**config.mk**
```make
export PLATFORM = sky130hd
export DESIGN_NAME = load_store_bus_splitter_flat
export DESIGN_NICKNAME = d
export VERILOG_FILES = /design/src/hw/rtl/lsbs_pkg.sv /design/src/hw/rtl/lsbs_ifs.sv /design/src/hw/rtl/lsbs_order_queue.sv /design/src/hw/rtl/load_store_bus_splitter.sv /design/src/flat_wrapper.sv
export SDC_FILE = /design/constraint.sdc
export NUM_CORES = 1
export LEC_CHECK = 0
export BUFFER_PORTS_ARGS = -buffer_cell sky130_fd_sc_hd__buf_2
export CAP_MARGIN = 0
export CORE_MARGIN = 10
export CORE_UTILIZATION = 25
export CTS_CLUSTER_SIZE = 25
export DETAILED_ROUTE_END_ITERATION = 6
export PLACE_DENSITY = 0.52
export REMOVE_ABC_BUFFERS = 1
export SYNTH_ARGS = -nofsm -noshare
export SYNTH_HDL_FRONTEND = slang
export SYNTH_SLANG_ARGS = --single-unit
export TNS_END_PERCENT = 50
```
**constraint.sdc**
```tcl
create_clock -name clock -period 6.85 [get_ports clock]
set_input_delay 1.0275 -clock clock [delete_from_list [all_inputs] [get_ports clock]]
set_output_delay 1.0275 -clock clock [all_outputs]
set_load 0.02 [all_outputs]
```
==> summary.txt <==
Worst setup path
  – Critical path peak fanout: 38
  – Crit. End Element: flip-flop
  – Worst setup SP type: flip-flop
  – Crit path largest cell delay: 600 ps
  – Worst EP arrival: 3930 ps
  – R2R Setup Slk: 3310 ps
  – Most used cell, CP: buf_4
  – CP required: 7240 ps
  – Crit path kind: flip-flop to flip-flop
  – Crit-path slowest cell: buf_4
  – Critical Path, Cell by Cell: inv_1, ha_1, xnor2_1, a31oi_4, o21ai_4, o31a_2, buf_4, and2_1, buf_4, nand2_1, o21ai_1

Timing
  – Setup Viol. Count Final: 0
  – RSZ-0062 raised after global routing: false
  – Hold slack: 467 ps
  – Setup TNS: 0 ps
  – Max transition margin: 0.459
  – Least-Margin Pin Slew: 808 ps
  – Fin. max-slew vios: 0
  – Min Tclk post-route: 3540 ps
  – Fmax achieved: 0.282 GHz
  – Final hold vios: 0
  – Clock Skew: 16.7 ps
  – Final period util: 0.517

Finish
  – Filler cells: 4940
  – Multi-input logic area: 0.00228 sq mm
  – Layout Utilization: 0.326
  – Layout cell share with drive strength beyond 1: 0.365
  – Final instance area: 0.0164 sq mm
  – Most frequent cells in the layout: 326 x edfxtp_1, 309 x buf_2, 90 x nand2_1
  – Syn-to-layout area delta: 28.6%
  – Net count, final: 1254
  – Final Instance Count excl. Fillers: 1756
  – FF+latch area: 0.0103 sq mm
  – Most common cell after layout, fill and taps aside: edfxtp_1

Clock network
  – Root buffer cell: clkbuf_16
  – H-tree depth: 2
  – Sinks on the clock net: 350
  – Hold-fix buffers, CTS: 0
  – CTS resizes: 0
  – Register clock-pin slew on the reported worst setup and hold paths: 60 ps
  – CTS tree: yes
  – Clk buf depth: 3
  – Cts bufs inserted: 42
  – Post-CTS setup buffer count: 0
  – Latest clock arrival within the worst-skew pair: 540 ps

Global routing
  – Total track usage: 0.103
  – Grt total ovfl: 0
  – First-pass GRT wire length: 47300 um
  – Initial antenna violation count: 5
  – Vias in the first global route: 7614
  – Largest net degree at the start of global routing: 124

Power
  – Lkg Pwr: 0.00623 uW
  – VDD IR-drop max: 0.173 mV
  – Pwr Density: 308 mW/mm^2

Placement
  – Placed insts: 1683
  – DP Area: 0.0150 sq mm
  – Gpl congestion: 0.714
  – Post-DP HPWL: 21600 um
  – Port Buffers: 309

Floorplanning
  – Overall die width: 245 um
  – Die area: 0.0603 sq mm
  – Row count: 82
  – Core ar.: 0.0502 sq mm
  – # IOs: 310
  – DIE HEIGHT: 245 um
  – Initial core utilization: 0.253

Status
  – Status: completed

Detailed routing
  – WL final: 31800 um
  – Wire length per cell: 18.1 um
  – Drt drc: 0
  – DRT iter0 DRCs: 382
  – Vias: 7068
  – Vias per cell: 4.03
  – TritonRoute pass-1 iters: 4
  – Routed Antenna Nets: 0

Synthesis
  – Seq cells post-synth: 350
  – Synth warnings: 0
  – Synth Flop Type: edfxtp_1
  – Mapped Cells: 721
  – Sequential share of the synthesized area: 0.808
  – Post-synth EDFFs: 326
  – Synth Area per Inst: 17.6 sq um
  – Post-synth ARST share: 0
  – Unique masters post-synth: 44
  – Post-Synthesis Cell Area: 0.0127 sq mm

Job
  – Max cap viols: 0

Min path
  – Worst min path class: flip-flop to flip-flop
==============================
What you are asked to do: One number is the whole answer: how many lines in the records contain "length".

Answer space: 2